José Rafael Herrera
30/03/2017
La historia de la cultura occidental es el resultado de una dolorosa –aunque necesaria y determinante– escisión. Solo de ella, de la escisión, surge lo múltiple, lo diverso, lo opuesto. La idea misma de democracia pudo surgir en Occidente porque en ella –en la idea de demos-kratós– se condensan la paciencia, el esfuerzo y la dilatación inherentes a los dolores de parto de su alumbramiento. Por eso mismo, hablar de democracia es hablar de Occidente, ya que hablar de Occidente es hablar de escisión.
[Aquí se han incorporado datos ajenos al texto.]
## neuron_intra_Nbits
module neuron_intra_Nbits #(
    parameter N = 16,
    parameter N_INPUTS = 16,
    parameter LOG_N_INPUTS = 4  
) (
    input  wire                         clk,
    input  wire                         rst,
    input  wire                         en,
    input  wire signed [N*N_INPUTS-1:0] W,     
    input  wire signed [N*N_INPUTS-1:0] X_N,   
    output reg signed [         N-1:0] Out
);
clock: 8.84 ns
lec_check: 0
cap_margin: 20
core_margin: 2
core_utilization: 72
cts_cluster_diameter: 199
cts_cluster_size: 95
slew_margin: 20
tns_end_percent: 15
run.sh (not shown) runs the stock make flow with config.mk's settings and CLKGATE_MAP_FILE=.
The starting point completed, yet does not pass: setup timing.
Next try:
Settings changed: CAP_MARGIN 20 to 40, CTS_CLUSTER_DIAMETER 199 to not set, CTS_CLUSTER_SIZE 95 to not set, SETUP_SLACK_MARGIN set to -0.05, TNS_END_PERCENT 15 to not set.
Clock period 8.84 ns to 9.16 ns, I/O delays scaled along.
Outcome: Now the flow ended with an error in global routing on ODB-0269. Area after synthesis does not change. Die size does not change. Synthesized cell count is unchanged.
==> v38: inputs <==
Design MazeRunner, start of the top module:
module MazeRunner(clk,RST_n,SS_n,MOSI,MISO,SCLK,PWMR,PWML,
                  DIRR,DIRL,IR_EN,BMPL_n,BMPR_n,buzz,
				  buzz_n,RX,LED);
==> flow/config.mk <==
export PLATFORM = sky130hd
export DESIGN_NAME = MazeRunner
export DESIGN_NICKNAME = MazeRunner
export VERILOG_FILES = /design/flow/design.v
export SDC_FILE = /design/flow/constraint.sdc
export NUM_CORES = 4
export LEC_CHECK = 0
export CAP_MARGIN = 20
export CORE_MARGIN = 2
export CORE_UTILIZATION = 72
export CTS_CLUSTER_SIZE = 50
export PLACE_DENSITY = 0.64
export SETUP_SLACK_MARGIN = -0.46
export SLEW_MARGIN = 20
==> flow/constraint.sdc <==
create_clock -name core_clock -period 4.6 [get_ports {clk}]
set_input_delay 0.9200 -clock core_clock [delete_from_list [all_inputs] [get_ports {clk}]]
set_output_delay 0.9200 -clock core_clock [all_outputs]
set_load 0.01 [all_outputs]
run.sh (not shown) runs the stock make flow with config.mk's settings and CLKGATE_MAP_FILE=.
==> inputs of v13, as changes to v38 <==
- ABC_AREA: unset -> 1
- CTS_CLUSTER_SIZE: 50 -> 74
- MAX_ROUTING_LAYER: unset -> met4
- PLACE_DENSITY: 0.64 -> 0.37
- SETUP_SLACK_MARGIN: -0.46 -> 1.44
==> flow/constraint.sdc (replaced) <==
create_clock -name core_clock -period 5.12 [get_ports {clk}]
set_input_delay 1.0240 -clock core_clock [delete_from_list [all_inputs] [get_ports {clk}]]
set_output_delay 1.0240 -clock core_clock [all_outputs]
set_load 0.01 [all_outputs]
==> comparison table <==
Worst Clk Skew: v38 0.02964 ns; v13 0.04864 ns
Placeable core region: v38 30350 sq um; v13 30590 sq um
IR drop worst, VDD: v38 0.0004061 V; v13 0.0003217 V
Complex Gates by Area: v38 13.25%; v13 11.41%
Met1 Routed Length: v38 22340 microns; v13 25170 microns
Internal: v38 5.875 mW; v13 5.448 mW
Share of synthesized area spent on multiplexers: v38 2.080%; v13 0.1455%
Cell type with the highest occurrence count on the critical path: v38 sky130_fd_sc_hd__buf_4; v13 sky130_fd_sc_hd__nand2_2
Data buffer area share: v38 9.464%; v13 8.773%
Top layer used by detailed routing: v38 met5; v13 met4
Clock latency of the later-clocked register in the worst-skew pair: v38 0.57 ns; v13 0.59 ns
Switching share of power: v38 22.09%; v13 21.61%
Filler Cells Inserted: v38 1295; v13 1097
Register fraction of the total cell area: v38 38.22%; v13 36.79%
Number of multi-input logic gates: v38 1566; v13 1676
Worst stage delay on the critical path: v38 0.54 ns; v13 0.52 ns
Power share of the clock group: v38 47.2%; v13 49.4%
Non-filler cells, final: v38 2913; v13 3240
Launch point of the critical path: v38 iCMDPROC.tmr[18]$_DFF_PN0_; v13 iCMDPROC.tmr[16]$_DFF_PN0_
Result of the run: v38 failed layout checks; v13 failed layout checks
Violated checks: v38 setup timing; v13 setup timing
Proportion of cell area occupied by multi-input gates: v38 43.17%; v13 41.75%
Number of cells after detailed placement: v38 2779; v13 3000
Antenna cell count: v38 2; v13 3
Starting utilization of the core area: v38 72.53%; v13 73.07%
En efecto, Occidente porta en su seno “el privilegio del dolor”. De ahí que lo que no es diverso, lo uniforme y monolítico, el mundo de la “pura” unidad, de la unidad abstractamente entendida, le sea ajeno a Occidente desde su propio nacimiento. Este es el nervio central del Parménides de Platón: la cultura occidental sabe que no puede haber unidad de verdad si en dicha unidad no se comprehende lo múltiple. Una unidad vacía, indeterminada, sin la presencia de lo diverso, de la multiplicidad en su seno, no es una unidad sino una parte que ha decidido asumirse, por medio del dogma y de la fuerza, como “la” unidad. Esa abstracción, esa forma ficticia de la unidad, es, además, el “secreto” que oculta la llamada “dialéctica” del “polo” y del “no-polo”.